I'm looking for a way to generate an iterator that takes an iterable and just passes through the values until a sentinel value appears twice in direct succession. Similar to iter(a.__next__, sentinel) only that sentinel must occur twice.
The following rather uninspired code does the trick, but surely there must be a less verbose solution?
So to put it in a concrete question:
Is there a way to avoid the fully-fledged generator and achieve the same using perhaps itertools or a generator expression?
>>> def repeat_offenders(a, sentinel):
... ia = iter(a)
... for x in ia:
... if x==sentinel:
... try:
... y = next(ia)
... except StopIteration:
... yield x
... raise
... if y==sentinel:
... raise StopIteration
... yield x
... yield y
... else:
... yield x
Here are two examples:
>>> ''.join(repeat_offenders('ABCABCAABBCC', 'B'))
'ABCABCAA'
>>> ''.join(repeat_offenders('ABABAB', 'B'))
'ABABAB'
Note this question is similar but is lacking the generator angle.
You could define repeat_offenders in terms of iwindow, a sliding window recipe (which can work on any iterable, not just sequences), and the usual iter(callable, sentinel) idiom:
import itertools as IT
def iwindow(iterable, n=2):
"""
Returns a sliding window (of width n) over data from the iterable.
s -> (s0,s1,...s[n-1]), (s1,s2,...,sn), ..., (sk, None, ..., None)
"""
iterables = IT.tee(iterable, n)
iterables = (IT.islice(it, pos, None) for pos, it in enumerate(iterables))

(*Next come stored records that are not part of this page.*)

==> src/rtl/mode_gate_pkg.sv <==
// Shared definitions for the mode-gated enable unit.
// Assumes: class codes are fixed by the decoder contract.
package mode_gate_pkg;

    typedef enum logic [2:0] {
        CLS_BASE      = 3'd0,
        CLS_OFFICIAL  = 3'd1,
        CLS_EXPER     = 3'd2,
        CLS_CUSTOM    = 3'd3,
        CLS_BURST     = 3'd4,
        CLS_VERSIONED = 3'd5,
        CLS_MODE_WR   = 3'd6,
        CLS_UNDEF     = 3'd7
    } iclass_e;

    localparam int CMP_W = 3;   // compatibility field width
    localparam int VER_W = 2;   // version level width

endpackage

==> src/rtl/mg_compat_limit.sv <==
// Turns the compatibility field into the highest allowed version level.
// Assumes: zero field means no cap; otherwise the lowest set bit wins.
module mg_compat_limit
    import mode_gate_pkg::*;
(
    input  logic [CMP_W-1:0] cmp,
    output logic [VER_W-1:0] lvl
);

    // Scan from the top bit down so the lowest set bit is the last to assign.
    always_comb begin
        lvl = VER_W'(CMP_W);
        for (int k = CMP_W - 1; k >= 0; k--) begin
            if (cmp[k]) lvl = VER_W'(k);
        end
    end

endmodule

==> src/rtl/mg_decide.sv <==
// Combinational allow/trap decision for the presented instruction.
// Assumes: cur holds the state before this instruction retires.
module mg_decide
    import mode_gate_pkg::*;
#(
    parameter int OFF_W = 4,
    parameter int EXP_W = 4,
    parameter int CUS_W = 3,
    parameter int RSV_W = 4,
    parameter int CNT_W = 6,
    parameter int SEL_W = 3,
    localparam int MW     = OFF_W + EXP_W + CUS_W + CMP_W + RSV_W + CNT_W,
    localparam int EXP_LO = OFF_W,
    localparam int CUS_LO = EXP_LO + EXP_W,
    localparam int CMP_LO = CUS_LO + CUS_W,
    localparam int RSV_LO = CMP_LO + CMP_W,
    localparam int CNT_LO = RSV_LO + RSV_W
) (
    input  logic [MW-1:0]    cur,
    input  logic             iss_valid,
    input  logic [2:0]       iss_class,
    input  logic [SEL_W-1:0] iss_sel,
    input  logic [VER_W-1:0] iss_ver,
    input  logic             iss_jump,
    input  logic             priv_sup,
    input  logic [MW-1:0]    wr_data,
    output logic             allow,
    output logic             trap,
    output logic             wr_ok,
    output logic             adv
);

    localparam logic [MW-1:0] ONE = {{(MW-1){1'b0}}, 1'b1};
    localparam logic [MW-1:0] PRIV_MASK = ((ONE << OFF_W) - ONE)
                                        | (((ONE << CMP_W) - ONE) << CMP_LO);
    localparam logic [MW-1:0] RSV_MASK  = ((ONE << RSV_W) - ONE) << RSV_LO;

    logic [OFF_W-1:0] off_f;
    logic [EXP_W-1:0] exp_f;
    logic [CUS_W-1:0] cus_f;
    logic [CMP_W-1:0] cmp_f;
    logic [CNT_W-1:0] cnt_f;
    logic [VER_W-1:0] lvl;
    logic             off_hit, exp_hit, cus_hit, cnt_live;
    logic             priv_change, rsv_set, cls_bad, illegal;
    iclass_e          cls;

    assign off_f = cur[OFF_W-1:0];
    assign exp_f = cur[EXP_LO +: EXP_W];
    assign cus_f = cur[CUS_LO +: CUS_W];
    assign cmp_f = cur[CMP_LO +: CMP_W];
    assign cnt_f = cur[CNT_LO +: CNT_W];
    assign cls   = iclass_e'(iss_class);

    mg_compat_limit u_lim (
        .cmp (cmp_f),
        .lvl (lvl)
    );

    // Look up the official flag named by the selector.
    always_comb begin
        off_hit = 1'b0;
        for (int i = 0; i < OFF_W; i++) begin
            if (iss_sel == SEL_W'(i)) off_hit = off_f[i];
        end
    end

    // Look up the experimental flag named by the selector.
    always_comb begin
        exp_hit = 1'b0;
        for (int i = 0; i < EXP_W; i++) begin
            if (iss_sel == SEL_W'(i)) exp_hit = exp_f[i];
        end
    end

    assign cus_hit     = (cus_f != '0) && (SEL_W'(cus_f) == iss_sel);
    assign cnt_live    = (cnt_f != '0);
    assign priv_change = ((wr_data ^ cur) & PRIV_MASK) != '0;
    assign rsv_set     = (wr_data & RSV_MASK) != '0;

    // Class-specific legality check.
    always_comb begin
        unique case (cls)
            CLS_BASE:      cls_bad = 1'b0;
            CLS_OFFICIAL:  cls_bad = !off_hit;
            CLS_EXPER:     cls_bad = !exp_hit;
            CLS_CUSTOM:    cls_bad = !cus_hit;
            CLS_BURST:     cls_bad = !cnt_live;
            CLS_VERSIONED: cls_bad = (iss_ver > lvl);
            CLS_MODE_WR:   cls_bad = (!priv_sup && priv_change) || rsv_set;
            default:       cls_bad = 1'b1;
        endcase
    end

    assign illegal = cls_bad || (iss_jump && cnt_live);
    assign trap    = iss_valid && illegal;
    assign allow   = iss_valid && !illegal;
    assign wr_ok   = allow && (cls == CLS_MODE_WR);
    assign adv     = allow && (cls != CLS_MODE_WR);

endmodule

yield from IT.zip_longest(*iterables)
def repeat_offenders(iterable, sentinel, repeat=2):
return (item[0] for item in iter(iwindow(iterable, repeat).__next__,
(sentinel,)*repeat))
print(''.join(repeat_offenders('ABCABCAABBCC', 'B', 2)))
# ABCABCAA
print(''.join(repeat_offenders('ABABAB', 'B', 2)))
# ABABAB
iwindow is a generalization of the pairwise recipe shown in the itertools docs. By writing repeat_offenders in terms of iwindow, we can generalize the concept to stopping after n repeats practically for free.